Filtering Lexers

Parsers are designed to recognise specific sequences of tokens, and if that sequence contains lots of whitespace or comments, or other syntactically and semantically insignificant tokens, then it makes recognising patterns much harder.

A filtering lexer will filter out whitespace, comments and other insignificant tokens, allowing the parser a "clean" sequence of tokens that make it easier to pattern match against.

Each language must implement a filtering lexer, and expose it by implementing the LanguageService.CreateFilteringLexer abstract method. This method is used in several places in the codebase, but typically, a language will use a filtering lexer when creating its own parser.

Implementing a filtering lexer is very straightforward, simply derive from the FilteringLexer or FilteringLexerBase abstract base classes. The FilteringLexerBase class implements ILexer by delegating to an existing ILexer passed into the constructor:

public abstract class FilteringLexerBase : ILexer
{
  protected FilteringLexerBase(ILexer lexer)
  {
    // ...
  }

  // ILexer.Advance
  public virtual void Advance()
  {
    myInterruptChecker.CheckForInterrupt();
    myLexer.Advance();
    SkipFilteredTokens();
  }

  // ILexer.Start
  public virtual void Start()
  {
    myLexer.Start();
    SkipFilteredTokens();
  }

  // ILexer implementation snipped...

  protected abstract void SkipFilteredTokens();
  protected abstract book Skip(TokenNodeType tokenType);
}

It also requires an abstract method SkipFilteredTokens to be implemented. This method is called to move the underlying lexer forward, passed any tokens that should be filtered out and skipped. The Skip abstract method is intended to be a companion to the implementation of SkipFilteredTokens, and will return true if a given TokenNodeType is to be skipped.

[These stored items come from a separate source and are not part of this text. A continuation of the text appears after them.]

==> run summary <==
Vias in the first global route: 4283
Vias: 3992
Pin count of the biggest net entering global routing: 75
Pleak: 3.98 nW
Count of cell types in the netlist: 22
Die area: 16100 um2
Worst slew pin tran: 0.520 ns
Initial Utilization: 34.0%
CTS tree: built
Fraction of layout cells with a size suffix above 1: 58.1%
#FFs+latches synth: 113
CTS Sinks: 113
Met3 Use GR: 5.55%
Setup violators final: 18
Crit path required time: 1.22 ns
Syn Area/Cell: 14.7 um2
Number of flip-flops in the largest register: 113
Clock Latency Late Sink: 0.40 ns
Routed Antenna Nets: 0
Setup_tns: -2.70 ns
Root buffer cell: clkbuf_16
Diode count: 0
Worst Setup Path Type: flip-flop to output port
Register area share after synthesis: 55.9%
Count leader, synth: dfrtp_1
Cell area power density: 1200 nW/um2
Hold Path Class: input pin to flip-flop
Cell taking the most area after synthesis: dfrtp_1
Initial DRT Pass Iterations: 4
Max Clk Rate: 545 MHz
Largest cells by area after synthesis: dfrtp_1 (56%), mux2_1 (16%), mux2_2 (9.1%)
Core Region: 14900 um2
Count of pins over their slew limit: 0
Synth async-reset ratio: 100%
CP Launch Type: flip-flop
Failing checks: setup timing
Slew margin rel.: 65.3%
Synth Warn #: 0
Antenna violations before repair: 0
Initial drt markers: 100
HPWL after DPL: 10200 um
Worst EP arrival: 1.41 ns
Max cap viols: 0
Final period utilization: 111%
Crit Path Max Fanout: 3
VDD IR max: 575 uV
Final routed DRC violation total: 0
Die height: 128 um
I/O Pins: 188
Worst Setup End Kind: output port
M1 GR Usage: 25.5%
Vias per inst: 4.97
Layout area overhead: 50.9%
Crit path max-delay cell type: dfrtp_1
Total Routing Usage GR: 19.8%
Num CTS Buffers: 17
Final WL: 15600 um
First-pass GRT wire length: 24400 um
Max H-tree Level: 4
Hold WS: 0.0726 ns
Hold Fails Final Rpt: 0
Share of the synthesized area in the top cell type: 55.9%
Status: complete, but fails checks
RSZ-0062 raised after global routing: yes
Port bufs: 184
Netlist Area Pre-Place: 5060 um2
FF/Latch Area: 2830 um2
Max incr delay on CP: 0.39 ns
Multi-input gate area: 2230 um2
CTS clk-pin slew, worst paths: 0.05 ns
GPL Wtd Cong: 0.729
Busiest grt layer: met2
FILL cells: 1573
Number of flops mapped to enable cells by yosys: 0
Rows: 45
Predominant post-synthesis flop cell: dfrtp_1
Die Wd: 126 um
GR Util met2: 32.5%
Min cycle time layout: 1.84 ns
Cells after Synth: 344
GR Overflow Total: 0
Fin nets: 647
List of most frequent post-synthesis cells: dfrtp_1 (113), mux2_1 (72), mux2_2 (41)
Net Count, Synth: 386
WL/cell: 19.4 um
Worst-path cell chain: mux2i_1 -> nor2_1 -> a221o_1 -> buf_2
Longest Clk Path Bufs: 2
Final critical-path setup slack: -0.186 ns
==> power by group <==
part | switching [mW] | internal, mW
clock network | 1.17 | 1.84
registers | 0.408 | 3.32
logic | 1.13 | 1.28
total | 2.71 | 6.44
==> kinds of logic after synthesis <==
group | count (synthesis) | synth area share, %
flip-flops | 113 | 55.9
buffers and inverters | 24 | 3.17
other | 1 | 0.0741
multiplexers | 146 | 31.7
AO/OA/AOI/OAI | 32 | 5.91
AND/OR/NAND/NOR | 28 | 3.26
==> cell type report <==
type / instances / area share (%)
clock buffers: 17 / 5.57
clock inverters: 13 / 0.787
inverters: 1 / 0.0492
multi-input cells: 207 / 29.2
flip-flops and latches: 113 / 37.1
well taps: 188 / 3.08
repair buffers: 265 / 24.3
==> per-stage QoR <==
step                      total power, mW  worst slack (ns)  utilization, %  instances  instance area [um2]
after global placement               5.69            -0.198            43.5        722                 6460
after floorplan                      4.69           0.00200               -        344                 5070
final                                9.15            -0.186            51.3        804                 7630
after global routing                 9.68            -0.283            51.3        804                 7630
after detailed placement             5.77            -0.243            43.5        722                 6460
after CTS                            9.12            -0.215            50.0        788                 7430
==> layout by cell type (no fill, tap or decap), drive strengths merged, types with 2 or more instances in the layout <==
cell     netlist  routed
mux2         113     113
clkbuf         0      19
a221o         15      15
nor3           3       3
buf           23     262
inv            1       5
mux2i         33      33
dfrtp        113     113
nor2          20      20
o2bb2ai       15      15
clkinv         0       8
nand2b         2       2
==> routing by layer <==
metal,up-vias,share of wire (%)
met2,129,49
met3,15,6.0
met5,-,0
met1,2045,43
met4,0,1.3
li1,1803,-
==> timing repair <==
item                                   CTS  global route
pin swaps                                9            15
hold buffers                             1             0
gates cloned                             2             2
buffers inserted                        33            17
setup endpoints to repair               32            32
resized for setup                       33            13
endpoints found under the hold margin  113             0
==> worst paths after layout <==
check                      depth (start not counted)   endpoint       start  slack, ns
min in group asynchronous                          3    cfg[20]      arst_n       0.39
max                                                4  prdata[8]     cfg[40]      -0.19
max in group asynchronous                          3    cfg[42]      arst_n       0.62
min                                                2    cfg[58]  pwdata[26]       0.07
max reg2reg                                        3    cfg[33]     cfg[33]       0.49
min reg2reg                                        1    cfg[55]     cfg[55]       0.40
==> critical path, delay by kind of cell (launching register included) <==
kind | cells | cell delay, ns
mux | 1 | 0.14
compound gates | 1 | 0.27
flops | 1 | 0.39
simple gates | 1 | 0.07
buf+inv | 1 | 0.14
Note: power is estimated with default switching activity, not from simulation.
[config.mk]
export PLATFORM = sky130hd
export DESIGN_NAME = led_fade_envelope_core
export DESIGN_NICKNAME = d
export VERILOG_FILES = /design/src/design/lfe_pkg.sv /design/src/design/lfe_mod_pipe.sv /design/src/design/lfe_div_pipe.sv /design/src/design/lfe_scale.sv /design/src/design/led_fade_envelope_core.sv
export SDC_FILE = /design/constraint.sdc
export NUM_CORES = 2
export LEC_CHECK = 0
export ABC_CLOCK_PERIOD_IN_PS = 31000
export BUFFER_PORTS_ARGS = -buffer_cell sky130_fd_sc_hd__buf_4
export CAP_MARGIN = 20
export CELL_PAD_IN_SITES_DETAIL_PLACEMENT = 0
export CELL_PAD_IN_SITES_GLOBAL_PLACEMENT = 1
export CORE_ASPECT_RATIO = 1.5
export CORE_UTILIZATION = 45
export CTS_CLUSTER_SIZE = 24
export DETAILED_ROUTE_END_ITERATION = 10
export GPL_TIMING_DRIVEN = 0
export HOLD_SLACK_MARGIN = 0.03
export PLACE_DENSITY = 0.72
export RECOVER_POWER = 50
export SLEW_MARGIN = 20
export SYNTH_ARGS = -nofsm -noshare
export SYNTH_HDL_FRONTEND = slang
export SYNTH_SLANG_ARGS = --single-unit
[constraint.sdc]
create_clock -name clk -period 31 [get_ports clk]
set_clock_uncertainty 0.05 [all_clocks]
set_input_delay 3.1 -clock clk [delete_from_list [all_inputs] [get_ports clk]]
set_output_delay 3.1 -clock clk [all_outputs]
set_load 0.01 [all_outputs]
<file path="config.mk">
export PLATFORM = sky130hd
export DESIGN_NAME = npcs_ctrl
export DESIGN_NICKNAME = d
export VERILOG_FILES = /design/src/design/npcs_pkg.sv /design/src/design/npcs_ctrl.sv
export SDC_FILE = /design/constraint.sdc
export NUM_CORES = 1
export LEC_CHECK = 0
export ABC_AREA = 1
export BUFFER_PORTS_ARGS = -buffer_cell sky130_fd_sc_hd__buf_2
export CAP_MARGIN = 40
export CORE_AREA = 2 2 39 41
export CTS_CLUSTER_SIZE = 28
export DETAILED_ROUTE_END_ITERATION = 10
export DIE_AREA = 0 0 41 43
export SETUP_SLACK_MARGIN = 0.05
export SLEW_MARGIN = 20
export SYNTH_ARGS = -nofsm -noshare
export SYNTH_HDL_FRONTEND = slang
export SYNTH_SLANG_ARGS = --single-unit
</file>
<file path="constraint.sdc">
create_clock -name clk -period 1.09 [get_ports clk]
set_clock_uncertainty 0.1 [all_clocks]
set_input_delay 0.1635 -clock clk [delete_from_list [all_inputs] [get_ports clk]]
set_output_delay 0.1635 -clock clk [all_outputs]
set_load 0.05 [all_outputs]
</file>
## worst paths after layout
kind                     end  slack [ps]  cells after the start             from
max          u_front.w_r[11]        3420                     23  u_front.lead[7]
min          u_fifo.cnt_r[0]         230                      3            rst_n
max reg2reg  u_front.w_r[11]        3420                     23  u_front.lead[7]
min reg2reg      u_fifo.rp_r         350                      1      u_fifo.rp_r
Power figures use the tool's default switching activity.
<file path="src/hw/rtl/lhnc_pkg.sv">
// ============================================================================
// lhnc_pkg
// Shared types, character codes and helpers for the local host name classifier.
// ============================================================================
package lhnc_pkg;

    localparam int HEAD_DEPTH = 3;
    localparam int TAIL_DEPTH = 10;

    localparam logic [7:0] CH_DOT    = 8'h2E;
    localparam logic [7:0] CH_COLON  = 8'h3A;
    localparam logic [7:0] CH_ZERO   = 8'h30;
    localparam logic [7:0] CH_NINE   = 8'h39;
    localparam logic [7:0] CH_UP_A   = 8'h41;
    localparam logic [7:0] CH_UP_Z   = 8'h5A;
    localparam logic [7:0] CH_LO_A   = 8'h61;
    localparam logic [7:0] CH_LO_B   = 8'h62;
    localparam logic [7:0] CH_LO_C   = 8'h63;
    localparam logic [7:0] CH_LO_D   = 8'h64;
    localparam logic [7:0] CH_LO_E   = 8'h65;
    localparam logic [7:0] CH_LO_F   = 8'h66;
    localparam logic [7:0] CH_EIGHT  = 8'h38;
    localparam logic [7:0] CH_NINE_D = 8'h39;

    localparam logic [1:0] KIND_HOST = 2'd0;
    localparam logic [1:0] KIND_IPV4 = 2'd1;
    localparam logic [1:0] KIND_IPV6 = 2'd2;

    localparam logic [3:0] NAME_LEN_MAX = 4'd11;
    localparam logic [3:0] LEN_BARE     = 4'd9;
    localparam logic [3:0] LEN_LONG_MIN = 4'd10;
    localparam logic [3:0] LEN_SHORT_MIN = 4'd6;

    localparam logic [1:0] MAX_DIGITS  = 2'd3;
    localparam logic [1:0] LAST_OCTET  = 2'd3;
    localparam logic [9:0] OCTET_MAX   = 10'd255;

    // tail[9] is the oldest byte, tail[0] the newest
    localparam logic [79:0] WORD_DOT_LOCALHOST = ".localhost";
    localparam logic [71:0] WORD_LOCALHOST     = "localhost";
    localparam logic [47:0] WORD_DOT_LOCAL     = ".local";

    localparam logic [7:0] OCT_ZERO     = 8'd0;
    localparam logic [7:0] OCT_TEN      = 8'd10;
    localparam logic [7:0] OCT_LOOP     = 8'd127;
    localparam logic [7:0] OCT_172      = 8'd172;
    localparam logic [7:0] OCT_192      = 8'd192;
    localparam logic [7:0] OCT_168      = 8'd168;
    localparam logic [7:0] OCT_169      = 8'd169;
    localparam logic [7:0] OCT_254      = 8'd254;
    localparam logic [7:0] OCT_100      = 8'd100;
    localparam logic [3:0] B172_HI      = 4'h1;
    localparam logic [1:0] B100_HI      = 2'b01;

    typedef logic [HEAD_DEPTH-1:0][7:0] head_t;
    typedef logic [TAIL_DEPTH-1:0][7:0] tail_t;

    typedef struct packed {
        logic       quad_ok;
        logic [1:0] octet_index;
        logic [1:0] digit_count;
        logic [9:0] octet_value;
        logic [7:0] first_octet;
        logic [7:0] second_octet;
        logic       colon_seen;
        head_t      head;
        tail_t      tail;
        logic [3:0] name_length;
    } scan_view_t;

    function automatic logic [7:0] lhnc_fold(input logic [7:0] c);
        logic [7:0] r;
        r = c;
        if (c >= CH_UP_A && c <= CH_UP_Z) begin
            r = c + 8'd32;
        end
        return r;
    endfunction

endpackage

</file>
<file path="src/hw/rtl/lhnc_scan.sv">
// ============================================================================
// lhnc_scan
// Per-name scan state: dotted quad parser, colon flag, head bytes and the
// trailing byte window. Presents the state as it stands after the current byte.
// ============================================================================
module lhnc_scan import lhnc_pkg::*; (
    input  logic       aclk,
    input  logic       aresetn,
    input  logic       take,
    input  logic [7:0] ch,
    input  logic       last,
    output scan_view_t view
);

    scan_view_t st_reg;
    scan_view_t st_next;
    scan_view_t clear_val;
    logic [7:0] chf;
    logic       is_digit;

    always_comb begin
        clear_val = '0;
        clear_val.quad_ok = 1'b1;
    end

    always_comb begin
        chf      = lhnc_fold(ch);
        is_digit = (ch >= CH_ZERO) && (ch <= CH_NINE);
        view     = st_reg;
        if (st_reg.quad_ok) begin
            if (is_digit) begin
                if (st_reg.digit_count >= MAX_DIGITS) begin
                    view.quad_ok = 1'b0;
                end else begin
                    view.octet_value = 10'(st_reg.octet_value * 10'd10) + {6'b0, ch[3:0]};
                    view.digit_count = st_reg.digit_count + 2'd1;
                end
            end else if (ch == CH_DOT) begin
                if (st_reg.digit_count == 2'd0 || st_reg.octet_value > OCTET_MAX ||
                    st_reg.octet_index >= LAST_OCTET) begin
                    view.quad_ok = 1'b0;
                end else begin
                    if (st_reg.octet_index == 2'd0) begin
                        view.first_octet = st_reg.octet_value[7:0];
                    end
                    if (st_reg.octet_index == 2'd1) begin
                        view.second_octet = st_reg.octet_value[7:0];
                    end
                    view.octet_index = st_reg.octet_index + 2'd1;
                    view.digit_count = 2'd0;
                    view.octet_value = 10'd0;
                end
            end else begin
                view.quad_ok = 1'b0;
            end
        end
        if (ch == CH_COLON) begin
            view.colon_seen = 1'b1;
        end
        if (st_reg.name_length < 4'(HEAD_DEPTH)) begin
            view.head[st_reg.name_length[1:0]] = chf;
        end
        view.tail = {st_reg.tail[TAIL_DEPTH-2:0], chf};
        if (st_reg.name_length < NAME_LEN_MAX) begin
            view.name_length = st_reg.name_length + 4'd1;
        end
    end

    always_comb begin
        st_next = st_reg;
        if (take) begin
            st_next = last ? clear_val : view;
        end
    end

    always_ff @(posedge aclk) begin
        if (!aresetn) begin
            st_reg <= clear_val;
        end else begin
            st_reg <= st_next;
        end
    end

endmodule

</file>
<file path="src/hw/rtl/lhnc_verdict.sv">
// ============================================================================
// lhnc_verdict
// Verdict logic: IPv4 range test, IPv6 prefix test and local name suffix test.
// ============================================================================
module lhnc_verdict import lhnc_pkg::*; (
    input  scan_view_t view,
    output logic       is_local,
    output logic [1:0] kind
);

    logic       quad_done;
    logic       v4_local;
    logic       v6_local;
    logic       name_local;
    logic [7:0] a;
    logic [7:0] b;
    logic [7:0] h0;
    logic [7:0] h1;
    logic [7:0] h2;

    always_comb begin
        a  = view.first_octet;
        b  = view.second_octet;
        h0 = view.head[0];
        h1 = view.head[1];
        h2 = view.head[2];
        quad_done = view.quad_ok && (view.octet_index == LAST_OCTET) &&
                    (view.digit_count != 2'd0) && (view.octet_value <= OCTET_MAX);
        v4_local = (a == OCT_ZERO) || (a == OCT_TEN) || (a == OCT_LOOP) ||
                   ((a == OCT_172) && (b[7:4] == B172_HI)) ||
                   ((a == OCT_192) && (b == OCT_168)) ||
                   ((a == OCT_169) && (b == OCT_254)) ||
                   ((a == OCT_100) && (b[7:6] == B100_HI));
        v6_local = (h0 == CH_COLON) ||
                   ((h0 == CH_LO_F) && ((h1 == CH_LO_C) || (h1 == CH_LO_D))) ||
                   ((h0 == CH_LO_F) && (h1 == CH_LO_E) &&
                    ((h2 == CH_EIGHT) || (h2 == CH_NINE_D) ||
                     (h2 == CH_LO_A) || (h2 == CH_LO_B)));
        name_local = ((view.name_length == LEN_BARE) &&
                      (view.tail[TAIL_DEPTH-2:0] == WORD_LOCALHOST)) ||
                     ((view.name_length > LEN_LONG_MIN) &&
                      (view.tail == WORD_DOT_LOCALHOST)) ||
                     ((view.name_length > LEN_SHORT_MIN) &&
                      (view.tail[5:0] == WORD_DOT_LOCAL));
        if (quad_done) begin
            kind     = KIND_IPV4;
            is_local = v4_local;
        end else if (view.colon_seen) begin
            kind     = KIND_IPV6;
            is_local = v6_local;
        end else begin
            kind     = KIND_HOST;
            is_local = name_local;
        end
    end

endmodule

</file>
<file path="src/hw/rtl/local_host_name_classifier_core.sv">
// ============================================================================
// local_host_name_classifier_core
// Streams a host name one byte per beat and returns one local/kind verdict.
// ============================================================================
// One byte is taken every clock unless a final beat is held; non-final beats
// never stall. The final beat of a name loads its verdict into the result
// register as it leaves the input register; the only backpressure is a final
// beat waiting behind an untaken result. All per-name state is cleared when
// the verdict is formed, so names may follow each other with no gap.
module local_host_name_classifier_core import lhnc_pkg::*; (
    input  logic       aclk,
    input  logic       aresetn,
    input  logic       s_valid,
    output logic       s_ready,
    input  logic [7:0] s_ch,
    input  logic       s_last,
    output logic       m_valid,
    input  logic       m_ready,
    output logic       m_is_local,
    output logic [1:0] m_kind
);

    logic       in_valid_reg;
    logic       in_valid_next;
    logic [7:0] in_ch_reg;
    logic       in_last_reg;
    logic       m_valid_reg;
    logic       m_valid_next;
    logic       is_local_reg;
    logic [1:0] kind_reg;
    logic       advance;
    logic       out_load;
    logic       v_local;
    logic [1:0] v_kind;
    scan_view_t view;

    assign advance  = in_valid_reg && (!in_last_reg || !m_valid_reg || m_ready);
    assign out_load = advance && in_last_reg;
    assign s_ready  = !in_valid_reg || advance;

    lhnc_scan u_scan (
        .aclk    (aclk),
        .aresetn (aresetn),
        .take    (advance),
        .ch      (in_ch_reg),
        .last    (in_last_reg),
        .view    (view)
    );

    lhnc_verdict u_verdict (
        .view     (view),
        .is_local (v_local),
        .kind     (v_kind)
    );

    always_comb begin
        in_valid_next = in_valid_reg;
        if (s_valid && s_ready) begin
            in_valid_next = 1'b1;
        end else if (advance) begin
            in_valid_next = 1'b0;
        end
        m_valid_next = m_valid_reg;
        if (out_load) begin
            m_valid_next = 1'b1;
        end else if (m_ready) begin
            m_valid_next = 1'b0;
        end
    end

    always_ff @(posedge aclk) begin
        if (!aresetn) begin
            in_valid_reg <= 1'b0;
            m_valid_reg  <= 1'b0;
        end else begin
            in_valid_reg <= in_valid_next;
            m_valid_reg  <= m_valid_next;
        end
    end

    always_ff @(posedge aclk) begin
        if (s_valid && s_ready) begin
            in_ch_reg   <= s_ch;
            in_last_reg <= s_last;
        end
        if (out_load) begin
            is_local_reg <= v_local;
            kind_reg     <= v_kind;
        end
    end

    assign m_valid    = m_valid_reg;
    assign m_is_local = is_local_reg;
    assign m_kind     = kind_reg;

    a_result_from_last: assert property (@(posedge aclk) disable iff (!aresetn)
        (m_valid_reg && !$past(m_valid_reg)) |-> $past(in_valid_reg && in_last_reg))
        else $error("result appeared without a final beat");

    a_kind_range: assert property (@(posedge aclk) disable iff (!aresetn)
        m_valid_reg |-> (m_kind == KIND_HOST || m_kind == KIND_IPV4 || m_kind == KIND_IPV6))
        else $error("result kind out of range");

    a_mid_name_no_stall: assert property (@(posedge aclk) disable iff (!aresetn)
        (in_valid_reg && !in_last_reg) |-> s_ready)
        else $error("stall on a non-final beat");

endmodule
</file>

The FilteringLexer abstract base class provides a simple implementation of SkipFilteredNodes, which is sufficient for most requirements, but requires Skip to be implemented by the deriving class:

public abstract class FilteringLexer : FilteringLexerBase
{
  protected override SkipFilteredTokens()
  {
    TokenNodeType tokenType = myLexer.TokenType;
    while (tokenType != null && Skip(tokenType))
    {
      myInterruptChecker.CheckForInterrupt();
      myLexer.Advance();
      tokenType = myLexer.TokenType;
    }
  }
}

Finally, the Skip method can be implemented by the deriving class. For example, the CSS filtering lexer, simply checks to see if the token is a comment:

public class CssFilteringLexerBase : FilteringLexer
{
  public CssFilteringLexerBase(ILexer lexer) : base(lexer)
  {
  }

  protected override bool Skip(TokenNodeType tokenType)
  {
    return tokenType.IsComment;
  }
}

Checking for interrupts

One thing to notice in the filtering lexer is the use of myInterruptChecker.CheckForInterrupt(). Lexing needs to be quick, and needs to be updated whenever the user types in the editor. It is inefficient to continue lexing when the text buffer has changed, so the FilteringLexerBase creates a new instance of SeldomInterruptChecker and calls it periodically to see if the process has been interrupted, and should be aborted. If so, the SeldomInterruptChecker will throw an instance of ProcessCancelledException. There is no need to catch this exception, it will be handled by ReSharper. The SeldomInterruptChecker uses the InterruptableActivityCookie class to monitor standard interruptions.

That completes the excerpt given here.